February 12: Ofer Busani (Bristol)

Title: TBA

February 19: Harald Oberhauser (Oxford)

Title: TBA

February 26: Alex Watson (UCL)

Title: TBA

March 4: Franco Severo (IHES)

Title: TBA

March 11: Marielle Simon (INRIA)

Title: Hydrodynamic limit for an activated exclusion process

Abstract: In this talk we will be interested in a one-dimensional exclusion process subject to strong kinetic constraints. More precisely, its stochastic short range interaction exhibits a continuous phase transition to an absorbing state at a critical value of the particle density. We will see that, in the active phase (i.e. for initial profiles smooth enough and uniformly larger than the critical density 1/2), the macroscopic behavior of this microscopic dynamics, under periodic boundary conditions and diffusive time scaling, is ruled by a non-linear PDE belonging to the class of fast diffusion equations.
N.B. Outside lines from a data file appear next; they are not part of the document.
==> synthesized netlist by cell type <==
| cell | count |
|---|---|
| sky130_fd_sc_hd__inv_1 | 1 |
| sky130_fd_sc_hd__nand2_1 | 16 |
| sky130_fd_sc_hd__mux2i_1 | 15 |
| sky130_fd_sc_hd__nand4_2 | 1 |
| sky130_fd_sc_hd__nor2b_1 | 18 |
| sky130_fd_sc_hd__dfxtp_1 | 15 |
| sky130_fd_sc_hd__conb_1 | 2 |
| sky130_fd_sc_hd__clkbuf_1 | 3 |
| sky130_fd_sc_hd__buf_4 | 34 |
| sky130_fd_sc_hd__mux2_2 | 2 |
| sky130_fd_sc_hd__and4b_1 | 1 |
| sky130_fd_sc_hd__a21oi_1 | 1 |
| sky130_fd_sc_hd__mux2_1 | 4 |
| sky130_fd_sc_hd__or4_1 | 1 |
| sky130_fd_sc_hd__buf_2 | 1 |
**config.mk**
```make
export PLATFORM = sky130hd
export DESIGN_NAME = rsp_drain
export DESIGN_NICKNAME = d
export VERILOG_FILES = /design/src/rtl/rsp_pkg.sv /design/src/rtl/rsp_drain.sv
export SDC_FILE = /design/constraint.sdc
export NUM_CORES = 1
export LEC_CHECK = 0
export BUFFER_PORTS_ARGS = -buffer_cell sky130_fd_sc_hd__buf_2
export CAP_MARGIN = 20
export CORE_MARGIN = 2
export CORE_UTILIZATION = 45
export CTS_CLUSTER_SIZE = 16
export DETAILED_ROUTE_END_ITERATION = 6
export GPL_TIMING_DRIVEN = 0
export PLACE_DENSITY_LB_ADDON = 0.2
export RECOVER_POWER = 25
export SLEW_MARGIN = 20
export SYNTH_ARGS = -nofsm -noshare
export SYNTH_HDL_FRONTEND = slang
export SYNTH_SLANG_ARGS = --single-unit
```
**constraint.sdc**
```tcl
create_clock -name clk -period 9 [get_ports clk]
set_input_delay 1.35 -clock clk [delete_from_list [all_inputs] [get_ports clk]]
set_output_delay 1.35 -clock clk [all_outputs]
set_load 0.02 [all_outputs]
```
**src/rtl/rsp_pkg.sv**
```systemverilog
// Shared types, constants and GF(256) multiply for the Reed-Solomon parity encoder.
// No dependencies; imported by every module of the block.
package rsp_pkg;

  localparam int PARITY_MAX = 32;
  localparam int BYTE_W     = 8;
  localparam int POLY_W     = 9;
  localparam int COUNT_W    = 6;                     // parity_count register field
  localparam int INDEX_W    = 6;                     // coeff_index input field
  localparam int SLOT_W     = $clog2(PARITY_MAX);    // index into a register row
  localparam int FILL_W     = $clog2(PARITY_MAX + 1); // holds 0..PARITY_MAX
  localparam int ADDR_W     = 3;
  localparam int DATA_W     = 32;

  localparam logic [POLY_W-1:0]  POLY_RESET  = 9'h11D;
  localparam logic [COUNT_W-1:0] COUNT_RESET = 6'd16;

  typedef enum logic {
    FUNC_LOAD = 1'b0,
    FUNC_MSG  = 1'b1
  } func_t;

  typedef enum logic {
    REG_FIELD_POLY   = 1'b0,
    REG_PARITY_COUNT = 1'b1
  } reg_idx_t;

  typedef logic [BYTE_W-1:0] byte_t;
  typedef byte_t [PARITY_MAX-1:0] byte_vec_t;

  typedef struct packed {
    byte_t             poly_low;
    logic [FILL_W-1:0] n;
  } cfg_t;

  typedef struct packed {
    logic              load;
    logic [FILL_W-1:0] n;
  } snap_t;

  // Shift-and-add field multiply; bit 8 leaving the multiplicand folds in poly_low.
  function automatic byte_t gf_mul(byte_t a, byte_t b, byte_t low);
    byte_t      acc;
    logic [8:0] y;
    acc = '0;
    y   = {1'b0, b};
    for (int i = 0; i < BYTE_W; i++) begin
      if (a[i]) acc = acc ^ y[7:0];
      y = {y[7:0], 1'b0};
      if (y[8]) y = {1'b0, y[7:0] ^ low};
    end
    return acc;
  endfunction

endpackage

```
**src/rtl/rsp_drain.sv**
```systemverilog
// Parity output buffer: holds one remainder snapshot and shifts it out a byte per request.
// Depends on rsp_pkg; fed by rsp_lfsr.
module rsp_drain (
  input  logic               clk,
  input  logic               rst_n,
  input  rsp_pkg::snap_t     snap,
  input  rsp_pkg::byte_vec_t snap_data,
  input  logic               out_stall,
  output logic               out_valid,
  output rsp_pkg::byte_t     out_parity_byte,
  output logic               out_parity_last,
  output logic               busy
);
  import rsp_pkg::*;

  byte_vec_t         buf_r, buf_nxt;
  logic [FILL_W-1:0] cnt_r, cnt_nxt;
  logic              pop;

  assign out_valid       = (cnt_r != '0);
  assign busy            = out_valid;
  assign pop             = out_valid && !out_stall;
  assign out_parity_byte = buf_r[0];
  assign out_parity_last = (cnt_r == FILL_W'(1));

  always_comb begin
    buf_nxt = buf_r;
    cnt_nxt = cnt_r;
    if (snap.load) begin
      buf_nxt = snap_data;
      cnt_nxt = snap.n;
    end else if (pop) begin
      buf_nxt = buf_r >> BYTE_W;
      cnt_nxt = cnt_r - FILL_W'(1);
    end
  end

  always_ff @(posedge clk) begin
    if (!rst_n) begin
      cnt_r <= '0;
    end else begin
      cnt_r <= cnt_nxt;
    end
    buf_r <= buf_nxt;
  end

  a_no_overwrite: assert property (@(posedge clk) disable iff (!rst_n)
    snap.load |-> (cnt_r == '0))
    else $error("snapshot loaded over an undelivered parity run");
  a_cnt_range: assert property (@(posedge clk) disable iff (!rst_n)
    int'(cnt_r) <= PARITY_MAX)
    else $error("parity count register out of range");
  a_load_starts: assert property (@(posedge clk) disable iff (!rst_n)
    snap.load |=> (cnt_r == $past(snap.n)))
    else $error("parity run length not taken from snapshot");

endmodule

```
# Word level (Yosys, flattened, before mapping)
# Index checks and enable logic that the tools add are counted.
# word_totals
mem_bits_ro	0
latch_bits	0
word_cells	43
mem_count	0
reg_bits	262
input_bits	266
out_inout_bits	11
ram_bits	0
# classes
eq_ne	1
magnitude_cmp	0
n_mul	0
shift	0
mux	4
n_addsub	1
n_div	0
bitwise	0
n_reduce_logical	4
# op_table
op	n
2-to-1 mux 256 bit	2
2-to-1 mux 6 bit	2
== test 6 x 1 -> 1 bit (second input constant)	1
nonzero test 6 bit	1
subtractor 6 x 1 -> 6 bit (second input constant)	1
nonzero test 2 bit	1
logical AND 1 bit	1
logical NOT 1 bit	1

# Logic depth before layout (Yosys ltp)
# Gate-level depths: netlist of the first run.
# logic_depth
ltp_word	4
mapped_depth	5
ltp_nobuf	5

# Worst setup path before layout of the first run
# Ideal clock, no wire load.
# synth_timing
kind	input to register
startpoint	input port snap[6] (netlist bit)
endpoint	register buf_r[100] (netlist bit), enable pin
arrival_time_ns	7.427
slack_ns	0.935
path_stages	3
required_time_ns	8.362
n_path_buf	2
setup_ns	0.638
cell_sequence	clkbuf_1 -> buf_2 -> or2_1
# synth_via
elab_chain_len	1
# synth_lines
element	line	rtl
from (decl)	rsp_drain.sv:6	input rsp_pkg::snap_t snap,
nonzero test 2 bit (no source line)	-	
to (signal assigned)	rsp_drain.sv:44	buf_r <= buf_nxt;
to (decl)	rsp_drain.sv:16	byte_vec_t buf_r, buf_nxt;
# Every way passes these cells.
# A chain may end at the register's enable or synchronous reset.

# Final worst setup path of the first run
# layout_timing
startpoint	register cnt_r[2]
endpoint	output port out_valid
# layout_via
elab_chain_len	1
# layout_lines
element	line	rtl
from (decl)	rsp_drain.sv:17	logic [FILL_W-1:0] cnt_r, cnt_nxt;
from (signal assigned)	rsp_drain.sv:42	cnt_r <= cnt_nxt;
nonzero test 6 bit	rsp_drain.sv:20	assign out_valid = (cnt_r != '0);
to (decl)	rsp_drain.sv:9	output logic out_valid,
# Every way passes these cells.

==> results of run 1 <==
[synthesized netlist by cell type (all sizes together)]
master   instances  area (um2)
o21a             1        7.51
or2              2        12.5
nor4             3        18.8
o2111a           1        11.3
a211oi           1        12.5
ha               3        37.5
a2111o           1        11.3
and2             9        56.3
o211ai           2        15.0
or4              1        11.3
clkbuf           5        18.8
o21ai            5        25.0
a21oi            1        5.00
a21o             1        7.51
nor2             3        11.3
o311a            1        10.0
buf             34         191
a31oi            2        12.5
o2111ai          3        26.3
inv              6        22.5
mux2           248        2790
nand2            1        3.75
or3              2        12.5
dfxtp            6         120
nand2b           2        12.5
nand3            4        20.0
edfxtp         256        7690
[routing by layer]
metal  vias to the layer above  share of wire  global-route usage
met2                       210           0.49               0.302
met3                        43          0.087              0.0586
met4                         4          0.025              0.0597
met1                      3054           0.39               0.211
li1                       3002              -                   -
met5                         -         0.0011                   0
[cell families (layout without fill, tap and decap cells)]
| logic type | count (synthesis) | count (layout) | share of synthesized area |
|---|---|---|---|
| AO/OA/AOI/OAI | 19 | 19 | 0.0129 |
| adder cells (fa/ha/maj) | 3 | 3 | 0.00336 |
| buffers and inverters | 45 | 374 | 0.0208 |
| flip-flops | 262 | 262 | 0.699 |
| multiplexers | 248 | 248 | 0.250 |
| other | 0 | 10 | 0 |
| AND/OR/NAND/NOR | 27 | 27 | 0.0142 |
[worst paths after layout]
| check | startpoint | cells after the start | endpoint | slack (ps) |
|---|---|---|---|---|
| max reg2reg | cnt_r[0]$_SDFFE_PN0P_ | 6 | out_parity_byte[5]$_DFFE_PP_ | 6480 |
| max | cnt_r[2]$_SDFFE_PN0P_ | 4 | out_valid | 5680 |
| min reg2reg | cnt_r[1]$_SDFFE_PN0P_ | 2 | cnt_r[1]$_SDFFE_PN0P_ | 530 |
| min | cnt_r[1]$_SDFFE_PN0P_ | 2 | cnt_r[1]$_SDFFE_PN0P_ | 530 |
[cell type report]
| cell class | instances | share of cell area |
|---|---|---|
| sequential | 262 | 0.558 |
| multi-input combinational | 297 | 0.224 |
| timing repair buffer | 279 | 0.107 |
| clock buffer | 36 | 0.0538 |
| tap | 324 | 0.0290 |
| buffer | 39 | 0.0135 |
| clock inverter | 14 | 0.0103 |
| antenna | 10 | 0.00179 |
| inverter | 6 | 0.00161 |
[sequential cells by signal, indices dropped and copies added, names as in the netlist]
register and cells:
buf_r 248, out_parity_byte 8, cnt_r 6
[worst reg2reg max path: stages (launching register included)]
cell and delay (ps):
dfxtp_1 420, inv_1 90, ha_1 280, a21oi_1 270, or2_4 470, buf_12 300, buf_16 320
[power by group through the flow]
stage / registers (mW) / logic, mW / clock network, mW
detailed placement: 1.60 / 0.317 / 0
finish: 1.57 / 0.312 / 1.13
CTS: 1.57 / 0.320 / 1.16
floorplan: 1.60 / 0.202 / 0
global placement: 1.63 / 0.299 / 0
global route: 1.59 / 0.343 / 1.20
[per-stage QoR]
step	instance area, um2	worst slack [ps]
after global routing	14000	5500
after detailed placement	13100	5280
after floorplan	11200	935
final	14000	5680
after CTS	14000	5660
after global placement	12900	-2060
==> reports/metrics.cfg, run 1 <==
[yosys]
ys_types=30
synth-seq-cells=262
avgSynthCellArea_um2=18.5
synthesis.area_um2=11200
synth_cells=604
seq_area_frac_synth=0.699
synth_nets=873
yosys_warnings=0

[floorplan]
dieHeight_um=162
fp.coreArea_um2=24300
die_w_um=162
dieArea_um2=26100
initial_core_util=0.459
rows=57
ios=277

[timing]
rsz0062_at_grt=no
finalSetupViolations=0
whs_ps=531
max_freq_mhz=301
worst_pin_slew_ps=717
fin_setup_tns_ps=0
slew_headroom=0.518
finalCriticalPeriod_ps=3320
fin_crit_sh=0.369
drv_slew=0
fin_worst_skew_ps=7.86
hold_violations=0

[placement]
hpwl_um=16700
io_buffers=274
gp_congestion=0.784
placed_cells=1207

[worst_setup_path]
cp_max_fo=6
critPathTopFamily=simple AND/OR/NAND/NOR gates
crit_path_max_incr_delay_ps=650
cp_cell_sequence=nor4_1, nand2_1, buf_4, buf_2
critPathLaunchType=flip-flop
cp.buffers_inverters=2
path_class=reg2out
crit_required_ps=7650
cp_slowest_cell=nor4_1
end_kind=primary output
cp.arrival_ps=1970

[pwr]
power.density_nw_per_um2=215
internal_power_mw=2.38
finalPower_mw=3.01
p_leak_nw=5.44
p_sw_frac=0.211
clkPwrFrac=0.375
p_comb_frac=0.104
switchingPower_mw=0.635
p_seq_frac=0.522
ir_drop_mv=0.154

[clock_tree]
clk_path_buf_depth=3
clock_latency_ps=530
cts_tree=yes
cts_setup_buffers=0
h-tree-depth=1
post_cts_resized=0
root_buffer=clkbuf_16
cts_buffers=28
postCtsHoldBufs=0
clk_pin_slew_ps=60
numClockSinks=262

[global_route]
grt_pass1_vias=6733
grt_use_total=0.177
gr-total-overflow=0
grt_antenna_before_repair=11
grt_max_degree=55
grt_pass1_wl_um=35800

[drt]
drtPass1Iterations=4
drc=0
antenna_left=0
drt_iter0_drc=368
wl_per_cell_um=18.6
wl_um=23500
vias=6313
via_per_inst=4.98

[layout]
fill_cells=1960
final_cells=1267
regArea_um2=7810
multi_input_area_um2=3140
final_layout_size_suffix_gt1_frac=0.624
final_common_cell=buf_2
area_growth_pct=25.1
nets=1182
layout_common_cells=buf_2, edfxtp_1, mux2_2
final_util=0.575

[outcome]
status=complete, no violations

[hold_path]
hold_path.class=reg2reg

[run]
cap_violations=0

No activity file was read; power rests on OpenSTA's default activity.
The first step in the proof is to show that the system typically reaches an ergodic component in subdiffusive time.
Based on a joint work with O. Blondel, C. Erignoux and M. Sasada

Term 1 2019-20

October 2: Chiranjib Mukherjee (Münster)

Title: Compactness, Large Deviations and a rigorous theory of the Polaron

Abstract: see pdf

October 9: Benjamin Fehrman (Oxford)

Title: Large deviations in interacting particle systems and stochastic PDE

Abstract: In this talk, which is based on joint work with Benjamin Gess, we will draw the link between large deviations in interacting particle systems and large deviations for certain classes of stochastic PDE. The motivating example will be the large deviations of the zero range process about its hydrodynamic limit. We will show informally that the corresponding rate function is identical to the rate function appearing for a degenerate stochastic PDE with nonlinear, conservative noise. Our primary result is a rigorous proof of this fact based upon an intricate treatment of the corresponding skeleton PDE, which is a nonlinear, energy-critical advection-diffusion equation.

October 16: Hao Shen (Wisconsin)

Title: Stochastic Ricci flow on surfaces
Abstract: We introduce the Stochastic Ricci flow (SRF) in two spatial dimensions. It can be formally written in terms of the evolving Riemannian metric with a space-time noise which is “white” with respect to the metric; or in terms of the conformal factor, so that it becomes a natural quasi-linear generalization of the stochastic heat equation. The flow is symmetric with respect to a measure induced by Liouville Conformal Field Theory. Using the theory of Dirichlet forms, we construct a weak solution to the associated equation of the area measure on a flat torus. Modifications are needed for the SRF on general compact surfaces due to conformal anomaly. Under the flow, the total area of the surface follows a squared Bessel process. We also discuss some open questions.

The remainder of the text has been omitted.